Instructions for the task -
Starting with the first line and ending with the one that holds "sky130_fd_sc_hd__a22oi_2,230", retype the entries exactly.

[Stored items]
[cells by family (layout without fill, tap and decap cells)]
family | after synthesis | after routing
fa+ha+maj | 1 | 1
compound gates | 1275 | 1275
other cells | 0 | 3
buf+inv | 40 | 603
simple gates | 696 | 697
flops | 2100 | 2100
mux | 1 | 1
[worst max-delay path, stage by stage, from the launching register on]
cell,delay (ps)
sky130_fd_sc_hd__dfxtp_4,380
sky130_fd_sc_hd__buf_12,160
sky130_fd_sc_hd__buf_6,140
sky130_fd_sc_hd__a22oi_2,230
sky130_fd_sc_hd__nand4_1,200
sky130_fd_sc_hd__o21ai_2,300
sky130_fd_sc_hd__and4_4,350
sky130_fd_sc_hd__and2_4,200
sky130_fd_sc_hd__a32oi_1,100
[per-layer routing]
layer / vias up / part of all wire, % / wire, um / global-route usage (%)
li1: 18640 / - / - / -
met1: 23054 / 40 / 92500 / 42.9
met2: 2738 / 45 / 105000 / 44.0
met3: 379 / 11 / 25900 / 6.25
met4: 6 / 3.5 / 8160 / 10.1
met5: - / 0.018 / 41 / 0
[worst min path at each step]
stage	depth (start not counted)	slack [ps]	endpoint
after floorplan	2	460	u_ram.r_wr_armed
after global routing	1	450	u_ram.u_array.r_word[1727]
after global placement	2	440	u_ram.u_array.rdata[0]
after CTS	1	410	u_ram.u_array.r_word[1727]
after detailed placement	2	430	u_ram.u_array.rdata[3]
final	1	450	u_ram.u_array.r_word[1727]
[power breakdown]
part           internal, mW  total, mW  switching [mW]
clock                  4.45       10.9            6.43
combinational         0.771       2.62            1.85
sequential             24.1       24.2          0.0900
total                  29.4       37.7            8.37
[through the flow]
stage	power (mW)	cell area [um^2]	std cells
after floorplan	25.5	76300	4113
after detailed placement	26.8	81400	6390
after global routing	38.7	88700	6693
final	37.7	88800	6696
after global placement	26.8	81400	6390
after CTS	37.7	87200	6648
Source: an optimization exercise on an open RTL-to-GDS flow (aim: small area). Production flows keep margins and buffers that such runs may drop. In this exercise RTL edits were held to simulation tests only and were not proved equivalent to the original. No activity file was given, so power comes from the tool's default toggle rates.

== the reference run ==
// regfile_scoreboard
module regfile_scoreboard #(
    parameter int unsigned WIDTH    = 32,
    parameter int unsigned DEPTH    = 32,
    parameter int unsigned ZERO_REG = 1
) (
    input  logic                       clock,
    input  logic                       reset,
    input  logic                       clear,
    input  logic [$clog2(DEPTH)-1:0]   rd_sel1,
    input  logic [$clog2(DEPTH)-1:0]   rd_sel2,
    output logic [WIDTH-1:0]           rd_data1,
    output logic [WIDTH-1:0]           rd_data2,
    output logic                       rd_busy1,
    output logic                       rd_busy2,
    input  logic                       we,
    input  logic [$clog2(DEPTH)-1:0]   wr_sel,
    input  logic [WIDTH-1:0]           wr_data,
    input  logic                       claim,
    input  logic [$clog2(DEPTH)-1:0]   claim_sel,
    output logic [$clog2(DEPTH):0]     busy_count
);
Size in the first run: about 2400 cells after synthesis, about 1100 flip-flops, about 130 I/O pins, ~43000 um^2 of cells after synthesis.
clock: 8.0 ns
lec_check: 0
cap_margin: 20
core_margin: 2
core_utilization: 55
cts_buf_list: sky130_fd_sc_hd__clkbuf_4 sky130_fd_sc_hd__clkbuf_8
place_density: 0.65
slew_margin: 20
synth_hierarchical: 1
run.sh (not shown) runs the stock make flow with config.mk's settings and CLKGATE_MAP_FILE= SYNTH_SCRIPT=/design/flow/synth_recipe.tcl, a recipe that flattens the netlist after the stock synthesis.
## Diff of input files: the trial run against the reference run
- changing SLEW_MARGIN from 20 to 10
- changing CAP_MARGIN from 20 to 10
==> flow/flow/run.sh (new file) <==
#!/bin/bash
# Standard ORFS layout with two changes: the clock tree is built without dummy
# loads from small clock buffers, and the port buffers are buf_2 cells.
set -euo pipefail
bash standard.sh \
  "CTS_ARGS=-sink_clustering_enable -repair_clock_nets -dont_use_dummy_load -buf_list {sky130_fd_sc_hd__clkbuf_4 sky130_fd_sc_hd__clkbuf_8}" \
  "BUFFER_PORTS_ARGS=-buffer_cell sky130_fd_sc_hd__buf_2" \
  finish > standard_flow.log 2>&1
==> flow/standard.sh (new file) <==
#!/bin/bash
# synth_recipe.tcl (not shown) runs the flow's synth.tcl, then flattens the netlist and writes it again
# the make line also repeats each setting of config.mk as NAME=value (left out here)
make -C /OpenROAD-flow-scripts/flow DESIGN_CONFIG=/design/flow/config.mk WORK_HOME=/design/flow/orfs CLKGATE_MAP_FILE= SYNTH_SCRIPT=/design/flow/synth_recipe.tcl "${@:-finish}"
removed: flow/run.sh
Findings:
The trial run ended with every stage complete and zero timing, DRC or antenna violations. Maximum frequency: the trial run vs the reference run, no meaningful difference. Compare the trial run and the reference run | final standard cell area without fillers lower: the trial run. The trial run consumes less power than the reference run does. Measured against each other, the trial run and the reference run differ in total internal power, the lower figure coming from the trial run. The trial run -> the reference run: first-pass GRT wire length flat. When the trial run is measured against the reference run, its fraction of final layout cells with drive strength greater than 1 turns out 0.98 points higher. | fraction of area in multi-input gates | higher: the trial run |.

* * *

== 04-09 ==
Another version of the RTL of regfile_scoreboard (not shown whole).
Size in the first run: roughly 2400 cells after synthesis, ~1100 flip-flops, ~130 I/O pins.
clock: 8.0 ns
lec_check: 0
cap_margin: 10
core_margin: 2
core_utilization: 65
cts_buf_list: sky130_fd_sc_hd__clkbuf_4 sky130_fd_sc_hd__clkbuf_8
place_density: 0.75
slew_margin: 10
synth_hierarchical: 1
standard.sh (not shown) runs the stock make flow with config.mk's settings and CLKGATE_MAP_FILE= SYNTH_SCRIPT=/design/flow/synth_recipe.tcl, a recipe that flattens the netlist after the stock synthesis.
==> flow/flow/run.sh <==
#!/bin/bash
# Standard ORFS layout with two changes: the clock tree is built without dummy
# loads, from clkbuf_8 leaf buffers each driving a cluster of up to 16
# flip-flops, and the port buffers are buf_1 cells.
set -euo pipefail
bash standard.sh \
  "CTS_ARGS=-sink_clustering_enable -repair_clock_nets -dont_use_dummy_load -sink_clustering_size 16 -sink_clustering_max_diameter 60 -buf_list {sky130_fd_sc_hd__clkbuf_8}" \
  "BUFFER_PORTS_ARGS=-buffer_cell sky130_fd_sc_hd__buf_1" \
  finish > standard_flow.log 2>&1
04-09 | status: complete | timing, DRC, antenna: pass
diff inputs: 04-09 => 11-15
- a change of PLACE_DENSITY from 0.75 to 0.65
- a change of CORE_UTILIZATION from 65 to 55
Findings:
Arrival time of the worst setup path: 11-15 vs 04-09 — no meaningful difference
[11-15] routed via count divided by cell count fell 5.9% relative to 04-09
Looking at worst setup slack, 11-15 sits 0.0044 ns higher than 04-09 does.

[re-timing with driven ports]
How much do the figures lean on ideal ports? The routed layouts below were timed once more, with nothing changed but the port constraints.
Step 1 sets driving cells, clkbuf_16 on the clock port and buf_2 on the other inputs (assumed; they add their load-dependent delay and slew).
Step 2 adds t to the input delays and takes it off the output delays; t is the mean of the earliest and latest rising clock arrival at the registers after step 1. Input paths then give back, and output paths get back, about the clock's delay inside the block.
Slacks: ideal ports / drivers / drivers and shift; pairs: ideal ports / drivers.
run	t (ns)	slack for setup (ns)	hold slack, ns	latest minus earliest clock arrival (ns)	pins driven straight from the clock port
the reference run	0.889	0.486 / 0.421 / 0.752	0.505 / 0.505 / 0.505	0.038 / 0.038	1
the trial run	0.871	0.490 / 0.422 / 1.293	0.509 / 0.509 / 0.509	0.064 / 0.064	1
04-09	0.764	0.744 / 0.676 / 1.364	0.523 / 0.523 / 0.523	0.083 / 0.082	1
11-15	0.760	0.748 / 0.684 / 1.171	0.524 / 0.524 / 0.524	0.069 / 0.069	1
After both steps every run listed still meets setup and hold.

The answer -
[cells by family (layout without fill, tap and decap cells)]
family | after synthesis | after routing
fa+ha+maj | 1 | 1
compound gates | 1275 | 1275
other cells | 0 | 3
buf+inv | 40 | 603
simple gates | 696 | 697
flops | 2100 | 2100
mux | 1 | 1
[worst max-delay path, stage by stage, from the launching register on]
cell,delay (ps)
sky130_fd_sc_hd__dfxtp_4,380
sky130_fd_sc_hd__buf_12,160
sky130_fd_sc_hd__buf_6,140
sky130_fd_sc_hd__a22oi_2,230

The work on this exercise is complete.